Die Ausländer haben schadenfrohe Sachen über uns geschrieben. Von Bankensterben und Schrumpfungsprozessen, und davon, dass unser Land ein Sanierungsfall sei. Dann erwähnen sie gönnerhaft ein paar Mikrofinanzfonds und Nachhaltigkeitsfonds und ethische Geldanlagen. Sie schreiben über uns, als seien wir bald eine postapokalyptische Aussteigeroase im Roman eines amerikanischen Bestsellerautors, von einer frommen Sekte besiedelt. Sie schreiben über unsern Bombenleger, unsere Geheimdiener, und darüber, dass die Regierung zurücktreten wird. Dass wir aber in unserm Land noch nicht einmal wüssten, wie so etwas geht, Regierungzurücktreten. Unsern Regierungschef verehren sie aber, weil er ein so glühender Europäer ist. Er ist in und für Europa verglüht.

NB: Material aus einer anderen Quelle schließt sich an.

**src/rtl/mem_arb_pkg.sv**
```systemverilog
// Shared types and default widths for the main-memory arbiter and the caches.
// The arbiter FSM states and the owner encoding live here so the cache blocks
// and the arbiter agree on them.
package mem_arb_pkg;

    localparam int ADDR_W_DEF = 32;
    localparam int LINE_W_DEF = 128;

    typedef enum logic [1:0] {
        IDLE = 2'd0,
        BUSY = 2'd1,
        RESP = 2'd2
    } state_t;

    typedef enum logic {
        OWN_I = 1'b0,
        OWN_D = 1'b1
    } owner_t;

endpackage

```
**src/rtl/mem_arb_pick.sv**
```systemverilog
// Combinational owner selection between the I-cache and D-cache requests.
// Build option MEM_ARB_RR_EN: when defined, simultaneous requests alternate
// using the last granted owner; otherwise the D-cache always wins a tie.
import mem_arb_pkg::*;

module mem_arb_pick (
`ifdef MEM_ARB_RR_EN
    input  owner_t last_owner,
`endif
    input  logic   ic_req,
    input  logic   dc_req,
    output logic   any_req,
    output owner_t grant
);

    // Pick the owner; grant is only meaningful while any_req is high.
    always_comb begin
        any_req = ic_req | dc_req;
        grant   = OWN_D;
`ifdef MEM_ARB_RR_EN
        if (ic_req && dc_req) begin
            grant = (last_owner == OWN_D) ? OWN_I : OWN_D;
        end else if (ic_req) begin
            grant = OWN_I;
        end
`else
        if (!dc_req && ic_req) begin
            grant = OWN_I;
        end
`endif
    end

endmodule

```
**src/rtl/mem_arbiter.sv**
```systemverilog
// Arbiter sharing the single main-memory port between the I-cache and D-cache.
// One transaction at a time: IDLE arbitrates, BUSY waits for mem_ack, RESP
// pulses the owner's done for one cycle. Build option MEM_ARB_RR_EN selects
// round-robin tie-breaking (see mem_arb_pick); default is D over I.
import mem_arb_pkg::*;

module mem_arbiter #(
    parameter int ADDR_W = ADDR_W_DEF,
    parameter int LINE_W = LINE_W_DEF
) (
    input  logic              clk,
    input  logic              rst_n,
    input  logic              ic_req,
    input  logic [ADDR_W-1:0] ic_addr,
    output logic              ic_done,
    output logic [LINE_W-1:0] ic_rdata,
    input  logic              dc_req,
    input  logic              dc_we,
    input  logic [ADDR_W-1:0] dc_addr,
    input  logic [LINE_W-1:0] dc_wdata,
    output logic              dc_done,
    output logic [LINE_W-1:0] dc_rdata,
    output logic              mem_req,
    output logic              mem_we,
    output logic [ADDR_W-1:0] mem_addr,
    output logic [LINE_W-1:0] mem_wdata,
    input  logic              mem_ack,
    input  logic [LINE_W-1:0] mem_rdata,
    output state_t            dbg_state
);

    // Handshake: each requester holds req (level) until it sees its one-cycle
    // done; mem_req is held high until the single-cycle mem_ack. mem_ack is
    // only honoured in BUSY.

    state_t state_q, state_d;
    // Owner of the current/most recent transaction; it doubles as the
    // round-robin history when that option is built in.
    owner_t owner_q;
    logic   any_req;
    owner_t grant;

    mem_arb_pick u_pick (
`ifdef MEM_ARB_RR_EN
        .last_owner (owner_q),
`endif
        .ic_req     (ic_req),
        .dc_req     (dc_req),
        .any_req    (any_req),
        .grant      (grant)
    );

    // FSM state register.
    always_ff @(posedge clk or negedge rst_n) begin
        if (!rst_n) state_q <= IDLE;
        else        state_q <= state_d;
    end

    // Next-state logic; RESP never arbitrates, so a pending request waits a cycle.
    always_comb begin
        state_d = state_q;
        case (state_q)
            IDLE:    if (any_req) state_d = BUSY;
            BUSY:    if (mem_ack) state_d = RESP;
            RESP:    state_d = IDLE;
            default: state_d = IDLE;
        endcase
    end

    // Request registers load on a grant and stay frozen through BUSY; read
    // data is captured into the owner's register on the ack.
    always_ff @(posedge clk or negedge rst_n) begin
        if (!rst_n) begin
            owner_q   <= OWN_I;
            mem_we    <= 1'b0;
            mem_addr  <= '0;
            mem_wdata <= '0;
            ic_rdata  <= '0;
            dc_rdata  <= '0;
        end else begin
            if (state_q == IDLE && any_req) begin
                owner_q <= grant;
                if (grant == OWN_D) begin
                    mem_we    <= dc_we;
                    mem_addr  <= dc_addr;
                    mem_wdata <= dc_wdata;
                end else begin
                    mem_we    <= 1'b0;
                    mem_addr  <= ic_addr;
                    mem_wdata <= '0;
                end
            end
            // Writebacks leave dc_rdata untouched.
            if (state_q == BUSY && mem_ack && !mem_we) begin
                if (owner_q == OWN_D) dc_rdata <= mem_rdata;
                else                  ic_rdata <= mem_rdata;
            end
        end
    end

    // Outputs decoded from registered state so reset forces them low at once.
    assign mem_req   = (state_q == BUSY);
    assign ic_done   = (state_q == RESP) && (owner_q == OWN_I);
    assign dc_done   = (state_q == RESP) && (owner_q == OWN_D);
    assign dbg_state = state_q;

endmodule
```
**config.mk**
```make
export PLATFORM = sky130hd
export DESIGN_NAME = mem_arbiter
export DESIGN_NICKNAME = d
export VERILOG_FILES = /design/src/rtl/mem_arb_pkg.sv /design/src/rtl/mem_arb_pick.sv /design/src/rtl/mem_arbiter.sv
export SDC_FILE = /design/constraint.sdc
export NUM_CORES = 1
export LEC_CHECK = 0
export ABC_AREA = 1
export CORE_AREA = 2 2 294 296
export DETAILED_ROUTE_END_ITERATION = 8
export DIE_AREA = 0 0 296 298
export SETUP_SLACK_MARGIN = 0.3
export SYNTH_ARGS = -nofsm -noshare
export SYNTH_HDL_FRONTEND = slang
export SYNTH_HIERARCHICAL = 1
export SYNTH_SLANG_ARGS = --single-unit
```
**constraint.sdc**
```tcl
create_clock -name clk -period 1.24 [get_ports clk]
set_input_delay 0.186 -clock clk [delete_from_list [all_inputs] [get_ports clk]]
set_output_delay 0.186 -clock clk [all_outputs]
set_load 0.03 [all_outputs]
```
==> impl_metrics.json <==
{
  "chipHeight_um": 298,
  "criticalPathCategory": "flip-flop to flip-flop",
  "dp_hpwl_mm": 51.98,
  "synth-seq-area-share_pct": 62.86,
  "drc": 0,
  "layout-drive-gt1-share_pct": 35.68,
  "start_util_pct": 19.70,
  "antenna_left": 0,
  "yosys_register_bits": 420,
  "io-pin-count": 748,
  "drv_slew": 0,
  "cts_tree": "done",
  "numCtsBuffers": 48,
  "htree_num_levels": 2,
  "cp_max_fo": 7,
  "crit_required_ns": 1.72,
  "path_common_cell": "buf_6",
  "crit_slowest_cell": "dfrtp_1",
  "clock.fmax_ghz": 0.5622,
  "grt_max_degree": 40,
  "antenna_found_initial": 0,
  "clock_power_share_pct": 16.1,
  "finalSetupViolations": 841,
  "ys_types": 14,
  "clock-sinks": 420,
  "p_leak_uw": 0.01599,
  "vias_per_cell": 4.150,
  "cp_cell_sequence": "buf_6, buf_6, nor2_4, buf_6, nand4_1, buf_6, buf_12, buf_16, buf_16, nand2_2, nand2_1",
  "grt_overflow_total": 0,
  "clk_pin_slew_worst_paths_ns": 0.06,
  "ir_drop_mv": 1.554,
  "wl_mm": 74.04,
  "antenna_cells": 0,
  "hold_viol": 0,
  "post-route-util_pct": 38.01,
  "nNetsFinal": 3148,
  "wl_per_cell_um": 18.50,
  "core_area_mm2": 0.08488,
  "syn_nets": 2243,
  "synth_area_mm2": 0.01672,
  "violations": "negative setup slack",
  "power_uw": 92400,
  "die_area_mm2": 0.08821,
  "stdcell_count": 4003,
  "worst_pin_slew_ns": 0.3560,
  "syn_inst": 1917,
  "gp_congestion": 0.8663,
  "drv_cap": 0,
  "grtUsageTotal_pct": 15.71,
  "p_sw_share_pct": 42.81,
  "p_sw_uw": 39550,
  "insertion_delay_ns": 0.59,
  "whs_ns": 0.1263,
  "layout_setup_ws_ns": -0.5388,
  "area_growth_pct": 92.96,
  "io_buffer_count": 747,
  "seqPwrFrac_pct": 28.0,
  "cp_slowest_stage_delay_ns": 0.39,
  "die_w_um": 296,
  "hold_path_class": "primary input to flip-flop",
  "drt-pass1-iter-count": 5,
  "comb_power_share_pct": 55.9,
  "run_status": "finished, violations left",
  "syn_area_per_cell_um2": 8.721,
  "slew_headroom_pct": 76.27,
  "fin_worst_skew_ns": 0.01590,
  "internal-power_uw": 52840,
  "ys_warn_count": 6,
  "vias": 16610,
  "drtIter0Drc": 739,
  "rsz0062_at_grt": "yes",
  "crit_path_end_kind": "flip-flop",
  "grt_pass1_wl_mm": 106.1,
  "clock_tree.root_cell": "clkbuf_16",
  "critical_path_arrival_ns": 2.26,
  "grt_pass1_vias": 16940,
  "power_density_mw_per_mm2": 2864,
  "period_needed_ns": 1.779,
  "fillers": 8426,
  "rows": 107,
  "placed_cells": 3820,
  "finalCritPeriodShare_pct": 143.5,
  "worstSetupStartpointType": "flip-flop",
  "clockBufferDepth": 3
}
==> flip-flops by register name (all words and copies together), names as in the netlist <==
| name | count |
|---|---|
| ic_rdata | 128 |
| mem_addr | 32 |
| mem_we | 1 |
| owner_q | 1 |
| mem_wdata | 128 |
| dc_rdata | 128 |
| dbg_state | 2 |
==> power by group through the flow <==
stage | clock network, uW | logic [uW] | registers [uW]
2_1_floorplan | 0 | 9750 | 35000
3_3_place_gp | 0 | 45300 | 24700
3_5_place_dp | 0 | 45700 | 24700
4_1_cts | 15300 | 49000 | 25100
5_1_grt | 15800 | 54700 | 26600
6_report | 14900 | 51600 | 25900
==> area by class of cell <==
| type | instances | area, um2 | share of cell area [%] |
|---|---|---|---|
| Tap cell | 1144 | 1431 | 4.437 |
| Timing Repair Buffer | 982 | 11940 | 37.01 |
| Clock buffer | 66 | 1350 | 4.185 |
| Inverter | 9 | 41.29 | 0.1280 |
| Clock inverter | 21 | 272.8 | 0.8455 |
| Multi-Input combinational cell | 1361 | 6710 | 20.80 |
| Sequential cell | 420 | 10520 | 32.60 |
==> cell usage in the layout, fill, tap and decap left out, drive strengths merged <==
| master | count |
|---|---|
| buf | 646 |
| bufinv | 6 |
| clkbuf | 76 |
| clkdlybuf4s50 | 324 |
| clkinv | 9 |
| clkinvlp | 4 |
| dfrtp | 420 |
| dlygate4sd3 | 2 |
| inv | 11 |
| nand2 | 1094 |
| nand3 | 258 |
| nand4 | 2 |
| nor2 | 3 |
| nor3 | 2 |
| o21ai | 1 |
| o31ai | 1 |
==> critical path, delay by kind of cell (launching register included) <==
| family | cells | cell delay (ns) |
|---|---|---|
| buffers and inverters | 7 | 0.93 |
| DFF | 1 | 0.39 |
| and+or+nand+nor | 4 | 0.35 |
==> routing by layer <==
layer	up-vias	global-route usage, %	wire [um]
li1	7839	-	-
met5	-	0	0
met2	623	28.14	38040
met1	8063	18.48	28620
met3	88	3.976	5643
met4	0	4.113	1735
==> logic make-up (layout without fill, tap and decap cells) <==
| logic type | count (synthesis) | after routing | synth area share (%) |
|---|---|---|---|
| flops | 420 | 420 | 62.86 |
| compound gates | 2 | 2 | 0.07483 |
| buf+inv | 136 | 1078 | 4.498 |
| simple gates | 1359 | 1359 | 32.56 |
==> worst paths after layout <==
kind                            slack, ns  depth (start not counted)         start            end
worst min register to register       0.48                          2  ic_rdata[91]   ic_rdata[91]
min in group asynchronous            0.17                          3         rst_n   ic_rdata[37]
worst max register to register      -0.54                         11  dbg_state[1]   ic_rdata[57]
worst min-delay path                 0.13                          3  dc_wdata[37]  mem_wdata[37]
max in group asynchronous            0.32                          3         rst_n   dc_rdata[75]
worst max-delay path                -0.54                         11  dbg_state[1]   ic_rdata[57]
==> metrics by stage <==
stage          setup TNS [ns]  area [um2]  setup slack, ns
2_1_floorplan          -81.97       16740          -0.2571
3_3_place_gp          -177.13       27660          -0.5179
3_5_place_dp          -179.36       27660          -0.5257
4_1_cts               -196.55       30760          -0.6402
5_1_grt               -250.59       32260          -0.6242
6_report              -194.15       32260          -0.5388
==> cells in the mapped netlist <==
cell,instances,area [um2]
nor3_1,2,10.01
buf_4,48,360.4
nor2_2,3,18.77
inv_2,2,7.510
o21ai_0,1,5.000
o31ai_1,1,7.510
nand3_1,257,1286
inv_1,7,26.28
dfrtp_1,420,10510
nand2_1,1094,4106
nand3_2,1,10.01
buf_2,49,245.2
nand4_1,2,12.51
clkbuf_1,30,112.6
==> timing repair <==
| action | CTS | global route |
|---|---|---|
| endpoints found under the hold margin | 420 | 0 |
| cloned | 16 | 11 |
| hold buffers | 2 | 0 |
| setup endpoints to repair | 841 | 848 |
| pin swaps | 5 | 19 |
| resized for setup | 1127 | 326 |
| setup buffers | 58 | 9 |
(Power assumes the default switching activity.)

Warum hast du uns denn verlassen, glühender Europäer? Aber er kommt doch bestimmt wieder, oder wie? Wie sonst? Er geht, um wieder zu kommen, dann ist er wieder da, da bei uns. Das wissen doch alle, das wissen wir doch alle. Wir müssen ihn nur ganz lieb darum bitten. Wir müssen ihn nur ganz lieb haben. Der Rumäne ist aufs Dach gestiegen. Der Rumäne ist uns aufs Dach gestiegen. Mirnixdirnix – so einfach geht das aber nicht, Männchen! – ist er in ein Haus gezogen. Er hat es auch schön geputzt und allerhand Nützliches in dem Haus getan, obschon es ihm nicht einmal gehört. Er tauscht nützliche und auch manchmal schöne Dinge gegen andere nützliche oder schöne Dinge, hin und wieder trifft er sich mit Freunden und tauscht sich mit ihnen aus, entwirft Projekte und Konzepte, die er uns geduldig in schönem Englisch erläutert. Für all das braucht er kein Geld.

Ein menschenwürdiges Leben eigentlich. Wenn wir zur Belle Étoile fahren, können wir ihn sehen auf dem Dach. Er winkt uns, und wir winken zurück. Vielleicht wollen wir mit ihm tauschen.